TA_class_1212 - Hochia learning R

預備

library(tidyverse)

程式-t檢定

# S3 method for default
t.test(x, y = NULL,
       alternative = c("two.sided", "less", "greater"),
       mu = 0, paired = FALSE, var.equal = FALSE,
       conf.level = 0.95, …)

# S3 method for formula
t.test(formula, data, subset, na.action, …)

單組樣本

先透過畫圖與敘述統計量了解資料的樣貌。

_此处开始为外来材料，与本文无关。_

Background: an optimization exercise with open tools, aiming at small area. Do not read the settings as production practice.
Only simulation tests tie the RTL to the original design; equivalence was not proved.

==> flow/design.v, too long to show whole: its modules and the start of the top module <==
// module cordic_top: 1355 lines
module cordic_top (
    input  logic               i_clk,
    input  logic               i_reset,
    input  logic               i_valid,
    input  logic signed [31:0] i_x,
    input  logic signed [31:0] i_y,
    input  logic signed [31:0] i_angle,
    output logic               o_valid,
    output logic signed [31:0] o_x,
    output logic signed [31:0] o_y
);
  // ...
==> flow/run.sh <==
#!/bin/bash
# synth_recipe.tcl (not shown) runs the flow's synth.tcl, then flattens the netlist and writes it again
# the make line also repeats each setting of config.mk as NAME=value (left out here)
make -C /OpenROAD-flow-scripts/flow DESIGN_CONFIG=/design/flow/config.mk WORK_HOME=/design/flow/orfs CLKGATE_MAP_FILE= SYNTH_SCRIPT=/design/flow/synth_recipe.tcl finish
==> flow/config.mk <==
export PLATFORM = sky130hd
export DESIGN_NAME = cordic_top
export DESIGN_NICKNAME = cordic_top
export VERILOG_FILES = /design/flow/design.v
export SDC_FILE = /design/flow/constraint.sdc
export NUM_CORES = 4
export LEC_CHECK = 0
export CAP_MARGIN = 20
export CORE_MARGIN = 2
export CORE_UTILIZATION = 45
export CTS_BUF_LIST = sky130_fd_sc_hd__clkbuf_8
export GPL_TIMING_DRIVEN = 0
export SLEW_MARGIN = 20
==> flow/constraint.sdc <==
create_clock -name core_clock -period 6.0 [get_ports {i_clk}]
set_input_delay 1.2000 -clock core_clock [delete_from_list [all_inputs] [get_ports {i_clk}]]
set_output_delay 1.2000 -clock core_clock [all_outputs]
set_load 0.01 [all_outputs]
==> results.txt, run 1 <==
status=complete, no violations; Die Wd=486 um; met2 WL post-DR=132000 um; simple-gate share of the synthesized area=0.165; clk_buf instances=290; CP startpoint=ex_r22$_DFF_P_; Worst slew margin=0.256; vias per cell=5.36; Max Used Layer=met5; worst-path fanout max=10; Post-Synth XOR/XNOR Area=0.171; final critical-path share of the clock period=0.975; mux cell area share after synthesis=0.0154; Seq cells=1324; final instance area=117000 um2; FFs w/ async S/R, synth=0.0121; Yosys cell types=113; Setup WS pre-CTS=-2700 ps; Routed WL=269000 um; # fillers=21.8k; Seq. cell area=26600 um2; Hold Path End=flip_r7$_DFF_P_; worst path arrival time=4650 ps; Setup CP Type=register to output port; Slowest-stage cell, CP=a2111oi_4; most common cell after layout, fill and taps aside=ha_1
==> run 2, diff against run 1 <==
--- a/flow/design.v
+++ b/flow/design.v
@@ -673,52 +673,48 @@
     logic signed [30:0] x_r21;
     logic signed [30:0] y_r21;
     logic [0:0] cx_r21;
     logic [0:0] cy_r21;
     logic [0:0] flip_r21;
     logic [0:0] ex_r21;
     logic [0:0] q1_r21;
     logic v_r21;
+    logic pax, pbx;
+    assign pax = cx_r21 ^ flip_r21;
+    assign pbx = ~flip_r21;
+    logic pay, pby;
+    assign pay = cy_r21 ^ q1_r21;
+    assign pby = ~q1_r21;
     logic signed [30:0] g6x, gt6x, gs6x;
     assign gs6x = x_r21 >>> 11;
     assign gt6x = ~gs6x & {31{~ex_r21}};
-    assign g6x = 31'(add_c(32'(x_r21), 32'(gt6x), ~cx_r21 & ~ex_r21));
+    assign g6x = 31'(add_x(32'(x_r21), 32'(gt6x), ~cx_r21 & ~ex_r21, pax));
     logic signed [30:0] g6y, gt6y, gs6y;
     assign gs6y = y_r21 >>> 11;
     assign gt6y = ~gs6y & {31{~ex_r21}};
-    assign g6y = 31'(add_c(32'(y_r21), 32'(gt6y), ~cy_r21 & ~ex_r21));
-    logic pax, pbx;
-    assign pax = cx_r21 ^ flip_r21;
-    assign pbx = ex_r21 ? ~flip_r21 : ~(cx_r21 ^ flip_r21);
-    logic pay, pby;
-    assign pay = cy_r21 ^ q1_r21;
-    assign pby = ex_r21 ? ~q1_r21 : ~(cy_r21 ^ q1_r21);
+    assign g6y = 31'(add_x(32'(y_r21), 32'(gt6y), ~cy_r21 & ~ex_r21, pay));
     logic signed [30:0] x_r22;
     logic signed [30:0] y_r22;
     logic [0:0] cx_r22;
     logic [0:0] cy_r22;
-    logic [0:0] pax_r22;
     logic [0:0] pbx_r22;
-    logic [0:0] pay_r22;
     logic [0:0] pby_r22;
     logic [0:0] flip_r22;
     logic [0:0] ex_r22;
     logic [0:0] q1_r22;
     logic v_r22;
-    logic signed [30:0] fax, fbx, fx, fsx;
+    logic signed [30:0] fbx, fx, fsx;
     assign fsx = x_r22 >>> 14;
-    assign fax = x_r22 ^ {31{pax_r22}};
-    assign fbx = (fsx & {31{~ex_r22}}) ^ {31{pbx_r22}};
-    assign fx = 31'(add_f(32'(fax), 32'(fbx), 1'b1));
-    logic signed [30:0] fay, fby, fy, fsy;
+    assign fbx = ex_r22 ? {31{pbx_r22}} : ~fsx;
+    assign fx = 31'(add_f(32'(x_r22), 32'(fbx), 1'b1));
+    logic signed [30:0] fby, fy, fsy;
     assign fsy = y_r22 >>> 14;
-    assign fay = y_r22 ^ {31{pay_r22}};
-    assign fby = (fsy & {31{~ex_r22}}) ^ {31{pby_r22}};
-    assign fy = 31'(add_f(32'(fay), 32'(fby), 1'b1));
+    assign fby = ex_r22 ? {31{pby_r22}} : ~fsy;
+    assign fy = 31'(add_f(32'(y_r22), 32'(fby), 1'b1));
     assign o_x = {fx[30], fx};
     assign o_y = {fy[30], fy};
     assign o_valid = v_r22;
     always_ff @(posedge i_clk) begin
         x_r1 <= xm2;
         y_r1 <= ym2;
         z_r1 <= z3;
         d1_r1 <= d1;
@@ -866,19 +862,17 @@
         cy_r21 <= cy_r20;
         flip_r21 <= flip_r20;
         ex_r21 <= ex_r20;
         q1_r21 <= q1_r20;
         x_r22 <= g6x;
         y_r22 <= g6y;
         cx_r22 <= cx_r21;
         cy_r22 <= cy_r21;
-        pax_r22 <= pax;
         pbx_r22 <= pbx;
-        pay_r22 <= pay;
         pby_r22 <= pby;
         flip_r22 <= flip_r21;
         ex_r22 <= ex_r21;
         q1_r22 <= q1_r21;
     end
     always_ff @(posedge i_clk or negedge i_reset) begin
         if (!i_reset) begin
             v_r1 <= 1'b0;
==> run 2 against run 1 <==
  * Synthesized cell count is 0.21% higher
  * Sequential share of layout area is 0.068 points lower
  * Non-clock buffer count is 25 higher
  * Hold slack better by 17 ps
  * Critical path type unchanged
  * Via count is 0.13% higher
  * Critical path depth is 2 lower
  * Fmax is 1.9% lower
  * Synthesized area hardly changed
  * Critical endpoint is now o_y[29]
==> results.txt, run 2 <==
max-slew violations=0; clk sinks=1322; Area Growth Syn to Fin=12.0%; worst-path fanout max=8 (-2); Total Routing Usage GR=0.235; Yosys cell types=108 (-4.4%); fraction of layout cells with a size suffix above 1=0.0753; vias in the first global route=83.2k; status=complete, no violations; synthesized area per cell=8.91 um2; Fin. Hold Viols=0; Worst slew margin=0.236 (-0.0206); dpl hpwl=236000 um; simple-gate share of the synthesized area=0.163 (-0.00118); most frequent cells in the layout=ha_1, xnor2_1, dfxtp_1; CTS tree=built; initial core utilization=0.453; initial antenna violation count=2; clock root buffer=clkbuf_8; via count=82.2k; WHS=314 ps; Worst-path clk slew=60 ps; largest family of logic cells by synthesized area=adder cells; CP peak stage delay=390 ps; DRT iter0 DRCs=3664; worst path arrival time=4760 ps (+110 ps); Post-synth top flop=dfxtp_1; RSZ-0062 raised after global routing=true; Adder-Cell Fraction of Synth Area=0.210; WL/cell=18.4 um; cell area after synthesis=104000 um2; final cell count without fillers=15.4k; FFs w/ async S/R, synth=0.0121 (+0.0000183); post-synthesis compound-gate area fraction=0.152; mux cell area share after synthesis=0.0150 (-0.000400); top-area cell type share of the netlist area=0.250; GRT overflow=0; maximum clock rate=168 MHz; clk buf depth=3; Core Region=230000 um2; synth top area cells=dfxtp_1, ha_1, xnor2_1; Routed WL=283000 um (+5.3%); Routed Antenna Nets=0; DR DRC count=0; worst hold path class=register to register; Setup CP Type=register to output port; Die Wd=486 um (about the same); IO Pins=164; die height=486 um; Syn Nets=13.5k; number of synthesized flops with an enable pin=0; vias per cell=5.34 (-0.22%); H-tree depth=4; final setup vio count=0; critical-path cell list=clkinv_8 -> buf_6 -> a21oi_4 -> ha_4 -> nor2b_1 -> o21a_1 -> o21ai_2 -> a21oi_2 -> a221o_1 -> a31o_4 -> a221o_1 -> a311oi_2 -> nor2_2 -> a311oi_2 -> xnor2_2 -> buf_2; pin count of the biggest net entering global routing=20; global-route wire length before repair=447000 um; final critical-path share of the clock period=0.993 (+0.0185); required time of the critical path=4800 ps; final net count=13.9k; commonest cells in the netlist=ha_1, xnor2_1, dfxtp_1; die area=236000 um2; TritonCTS buffer count=231; # fillers=21.6k (-0.86%); Slowest-stage cell, CP=dfxtp_4; Post-CTS Hold Buffers=0; Post-Synth XOR/XNOR Area=0.172 (+0.000396); synthesized instance count=11.7k; Cell Rows=176; Yosys top cell by area=dfxtp_1; Startpoint Class=register; synthesized flop and latch total=1322; maxcap violations=0; clk_skew=63.0 ps; GP Congestion=0.917; Min Clock Period, post-route=5960 ps; cell with the most instances after synthesis=ha_1; buffers added on ports=155; post-synthesis sequential area ratio=0.254; Detailed Routing Iterations Pass 1=6; Cells after DPL=14.9k; Slew @ Worst Pin=1140 ps; Yosys warning count=1; most common cell after layout, fill and taps aside=ha_1; CP Capture Type=output port; Clk Latency, worst-skew pair=1010 ps
-- run 2: cell types whose count changed after synthesis, sizes merged, moves of 13 or more --
cell	change
nand4	-14
a211oi	-23
nor2b	+19
a21oi	+76
inv	+25
nor3	-13
xnor2	+67
nor2	-51
or2	+18
nand2b	-46
o21bai	+17
xor2	-58
-- run 2: kinds of logic after synthesis --
logic type	after synthesis
simple gates	3235
compound gates	2414
mux	155
flops	1322
buf+inv	912
fa+ha+maj	1646
xor+xnor	2033
other cells	1
-- run 2: per-layer routing --
layer / vias to the layer above / track usage / wire (um)
li1: 41500 / - / -
met3: 430 / 0.0265 / 9240
met1: 38900 / 0.291 / 126000
met4: 0 / 0.0719 / 8300
met5: - / 0 / 0
met2: 1359 / 0.424 / 140000
-- run 2: area by class of cell --
cell class	count	area, um2	area share
antenna	1	2.50	0.0000214
tap	3026	3790	0.0324
multi-input combinational	9484	75600	0.647
sequential	1322	26600	0.227
clock buffer	292	4020	0.0344
buffer	274	1330	0.0114
timing repair buffer	230	2130	0.0182
clock inverter	125	1080	0.00922
inverter	634	2390	0.0205
-- run 2: worst max-delay path: cells and delay by family (launching register included) --
| family | cells | cell delay (ps) |
|---|---|---|
| adders and majority gates | 1 | 240 |
| DFF | 1 | 390 |
| buffers and inverters | 3 | 400 |
| and+or+nand+nor | 2 | 230 |
| xor gates and xnor gates | 1 | 190 |
| AOI/OAI and AO/OA | 9 | 2310 |
-- run 2: what timing repair did --
item | in CTS | in global routing
resized for setup | 268 | 226
pin swaps | 52 | 62
endpoints found under the setup margin | 222 | 124
endpoints found under the hold margin | 0 | 0
setup buffers | 40 | 33
-- run 2: path summary, 6_finish.rpt --
path | startpoint | to | slack, ps | cells after the start
max | ex_r22$_DFF_P_ | o_y[29] | 40 | 16
min | flip_r9$_DFF_P_ | flip_r10$_DFF_P_ | 310 | 0
max reg2reg | ex_r13$_DFF_P_ | x_r15[31]$_DFF_P_ | 170 | 25
min reg2reg | flip_r9$_DFF_P_ | flip_r10$_DFF_P_ | 310 | 0
max in group asynchronous | i_reset | v_r6$_DFF_PN0_ | 4940 | 1
min in group asynchronous | i_reset | v_r22$_DFF_PN0_ | 590 | 1
-- run 2: per-stage QoR --
| stage | util | worst slack, ps | cell area, um2 | setup TNS, ps |
|---|---|---|---|---|
| 2_1_floorplan | - | 39.3 | 104000 | 0 |
| 3_3_place_gp | 0.476 | -2180 | 110000 | -123660 |
| 3_5_place_dp | 0.477 | -2100 | 110000 | -129090 |
| 4_1_cts | 0.504 | -145 | 116000 | -356 |
| 5_1_grt | 0.508 | -203 | 117000 | -1000 |
| 6_report | 0.508 | 41.8 | 117000 | 0 |

-- static timing again, ports no longer ideal --
The results above use ideal ports. As a check the final layouts listed here were re-extracted and re-timed, cells and wires unchanged.
Step 1 (the two cells are an assumption about what drives the block):
set clk [get_ports {i_clk}]
set_driving_cell -lib_cell sky130_fd_sc_hd__clkbuf_16 $clk
set_driving_cell -lib_cell sky130_fd_sc_hd__buf_2 [delete_from_list [all_inputs] $clk]
Step 2 adds t to the input delays and takes it off the output delays; t is the mean of the earliest and latest rising clock arrival at the registers after step 1. Input paths then give back, and output paths get back, about the clock's delay inside the block.
a / b / c = no drivers / after step 1 / after step 2; a / b = the first two.
run | shift t [ns] | setup WS [ns] | clock arrival spread, ns | worst register clock-pin slew, ns | cell pins on the clock port's net
run 1 | 1.072 | 0.153 / 0.069 / -0.772 | 0.104 / 0.104 | 0.08 / 0.08 | 1
run 2 | 1.074 | 0.042 / -0.048 / -0.814 | 0.067 / 0.067 | 0.07 / 0.07 | 1
With both steps, setup timing fails in run 1 and run 2, where it was met with ideal ports. The setup slack of run 1, which loses most, moves by -0.084 ns with the drivers and by -0.925 ns with both steps.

再進行假設檢定的步驟。

boxplot(mpg$cty)

summary(mpg$cty)

#>    Min. 1st Qu.  Median    Mean 3rd Qu.    Max. 
#>    9.00   14.00   17.00   16.86   19.00   35.00

\[ \begin{aligned} \left\{ \begin{array}{ll} H_0: & \mu \geq 20\\ H_1: & \mu < 20 \end{array} \right. \end{aligned} \]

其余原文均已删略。